TYPES
As stated earlier, paraphilic disorders have varying types, with each having a different focus on the patient’s sexual arousal. Other paraphilias don’t fully meet the diagnostic criteria for being a paraphilic disorder but may also have uncontrolled intense, sexual impulses that cause significant distress for the sufferer. The most common ones are:
- Pedophilia: sexual activity with a child, often 13 years old and below
- Exhibitionism: exposure of own genitals to an unsuspecting persons
- Transvestism: sexually arousing cross-dressing that interferes with normal functioning
- Voyeurism: watching an unsuspecting/non-consenting individual who is either nude, disrobing, or engaging in sexual activity
- Masochism: being humiliated, beaten, bound, or otherwise suffering
- Autogynephilia: paraphilia specifically found in men who are aroused by thinking and visualizing themselves as women.
- Frotteurism: non-consenting rubbing or touching against another person
- Sadism: the physical or emotional suffering of another person
- Fetishism: a sexual fascination with a highly specific body part (partialism) or non-living objects. Examples of this particular fetishism include zoophilia (animals), necrophilia (corpses), coprophilia (defecation and feces), somnophilia ( arousal by a sleeping or unconscious person), scatology (obscene phone calls), and urophilia (urinating or urine)
SYMPTOMS
Persons with a paraphilia commonly experience intense sexual, uncontrolled arousal by the stimulant, excluding the usual sexual interest sources, like a physically attractive person of the same age.

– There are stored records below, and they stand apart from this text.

## config.mk

```make
export PLATFORM = sky130hd
export DESIGN_NAME = fetch_unit
export DESIGN_NICKNAME = d
export VERILOG_FILES = /design/src/fetch_pkg.sv /design/src/insn_fifo.sv /design/src/prefetch.sv /design/src/fetch_unit.sv
export VERILOG_INCLUDE_DIRS = /design/src /design/src/src
export SDC_FILE = /design/constraint.sdc
export NUM_CORES = 1
export LEC_CHECK = 0
export BUFFER_PORTS_ARGS = -buffer_cell sky130_fd_sc_hd__buf_2
export CORE_MARGIN = 2
export CORE_UTILIZATION = 63
export CTS_CLUSTER_DIAMETER = 50
export DETAILED_ROUTE_END_ITERATION = 6
export PLACE_DENSITY = 0.91
export SLEW_MARGIN = 5
export SYNTH_ARGS = -nofsm -noshare
export SYNTH_HDL_FRONTEND = slang
export SYNTH_SLANG_ARGS = --single-unit
```

## constraint.sdc

```tcl
create_clock -name clk -period 10.5 [get_ports clk]
set_input_delay 0.525 -clock clk [delete_from_list [all_inputs] [get_ports clk]]
set_output_delay 0.525 -clock clk [all_outputs]
set_load 0.02 [all_outputs]
```
`config.mk`:
```
export PLATFORM = sky130hd
export DESIGN_NAME = ccx_bus_router
export DESIGN_NICKNAME = d
export VERILOG_FILES = /design/src/ccx_bus_pkg.sv /design/src/ccx_bus_router.sv
export VERILOG_INCLUDE_DIRS = /design/src
export SDC_FILE = /design/constraint.sdc
export NUM_CORES = 1
export LEC_CHECK = 0
export BUFFER_PORTS_ARGS = -buffer_cell sky130_fd_sc_hd__buf_2
export CAP_MARGIN = 40
export CORE_AREA = 5 5 118 120
export DETAILED_ROUTE_END_ITERATION = 6
export DIE_AREA = 0 0 123 125
export PLACE_DENSITY = 0.44
export SLEW_MARGIN = 10
export SYNTH_ARGS = -nofsm -noshare
export SYNTH_HDL_FRONTEND = slang
export SYNTH_SLANG_ARGS = --single-unit
```
`constraint.sdc`:
```
create_clock -name f_clk -period 2.9 [get_ports f_clk]
set_clock_uncertainty 0.05 [all_clocks]
set_input_delay 0.29 -clock f_clk [delete_from_list [all_inputs] [get_ports f_clk]]
set_output_delay 0.29 -clock f_clk [all_outputs]
set_load 0.005 [all_outputs]
```
===== src/ccx_entropy_source.sv =====
`timescale 1ns/1ns
`include "ccx_macros.svh"

module ccx_entropy_source
    import ccx_csr_pkg::*;
(
    input  logic     f_clk,
    input  logic     g_resetn,
    input  logic     trng_read,
    output es_opst_t es_opst,
    output entropy_t es_sample
);

    localparam int          CNT_W     = $clog2(`ES_REFILL_CYCLES + 1);
    localparam logic [31:0] LFSR_TAPS = 32'hB4BC_D35C; // Maximal length.

    logic [31:0]      lfsr;
    es_state_t        state;
    logic [CNT_W-1:0] refill_cnt;
    logic             bist_done;  // First fill has completed.
    entropy_t         sample_q;

    // Galois LFSR, shifts right every cycle.
    always_ff @(posedge f_clk) begin
        if (!g_resetn) begin
            lfsr <= `ES_LFSR_SEED;
        end else begin
            lfsr <= {1'b0, lfsr[31:1]} ^ (lfsr[0] ? LFSR_TAPS : 32'h0);
        end
    end

    always_ff @(posedge f_clk) begin
        if (!g_resetn) begin
            state      <= ES_FILL;
            refill_cnt <= CNT_W'(`ES_REFILL_CYCLES - 1);
            bist_done  <= 1'b0;
        end else begin
            case (state)
                ES_FILL: begin
                    if (refill_cnt == '0) begin
                        state     <= ES_READY;
                        bist_done <= 1'b1;
                    end else begin
                        refill_cnt <= refill_cnt - 1'b1;
                    end
                end
                ES_READY: begin
                    if (trng_read) begin // Sample consumed, start over.
                        state      <= ES_FILL;
                        refill_cnt <= CNT_W'(`ES_REFILL_CYCLES - 1);
                    end
                end
                default: state <= ES_FILL;
            endcase
        end
    end

    // Sample taken as the FSM enters ES_READY.
    always_ff @(posedge f_clk) begin
        if (state == ES_FILL && refill_cnt == '0) begin
            sample_q <= lfsr[15:0];
        end
    end

    assign es_opst   = (state == ES_READY) ? ES16 : (bist_done ? WAIT : BIST);
    assign es_sample = (state == ES_READY) ? sample_q : '0; // Zero unless ES16.

endmodule


===== config.mk =====
export PLATFORM = sky130hd
export DESIGN_NAME = ccx_entropy_source
export DESIGN_NICKNAME = d
export VERILOG_FILES = /design/src/ccx_csr_pkg.sv /design/src/ccx_entropy_source.sv
export VERILOG_INCLUDE_DIRS = /design/src
export SDC_FILE = /design/constraint.sdc
export NUM_CORES = 1
export LEC_CHECK = 0
export ABC_AREA = 1
export CORE_MARGIN = 2
export CORE_UTILIZATION = 45
export CTS_CLUSTER_DIAMETER = 60
export CTS_CLUSTER_SIZE = 24
export DETAILED_ROUTE_END_ITERATION = 6
export DONT_BUFFER_PORTS = 1
export PLACE_DENSITY = 0.6
export SYNTH_ARGS = -nofsm -noshare
export SYNTH_HDL_FRONTEND = slang
export SYNTH_SLANG_ARGS = --single-unit

===== constraint.sdc =====
create_clock -name f_clk -period 2.1 [get_ports f_clk]
set_clock_uncertainty 0.2 [all_clocks]
set_input_delay 0.105 -clock f_clk [delete_from_list [all_inputs] [get_ports f_clk]]
set_output_delay 0.105 -clock f_clk [all_outputs]
set_load 0.01 [all_outputs]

The sexual attraction can be overpowering and cause the sufferer much distress. Feelings of fear of punishment and guilt are also symptoms given the forbidden or unusual nature of a paraphilia.
The obsessive preoccupation that intrudes on the person’s normal day-to-day functioning and attempts to engage in regular sex activities with an age-appropriate partner. This obsessive preoccupation can also make it challenging to think about other things. Other symptoms of paraphilia can also include anxiety and depression and can include:
- Compulsive sexual impulses when the person performs individual sex acts even if they do not give him or her pleasure.
- If the sexual act is no longer enjoyable and the person can’t have sex without the accompanying behavior or urge with their sexual partner
- If the person experiences intense and uncontrolled sexual fantasies.
- Compulsive sexual behavior that puts the person and their partner at risk of sexually transmitted infections.
- There are cases in which paraphilia is just a surface symptom for underlying issues such as depression, loneliness, anxiety, and stress.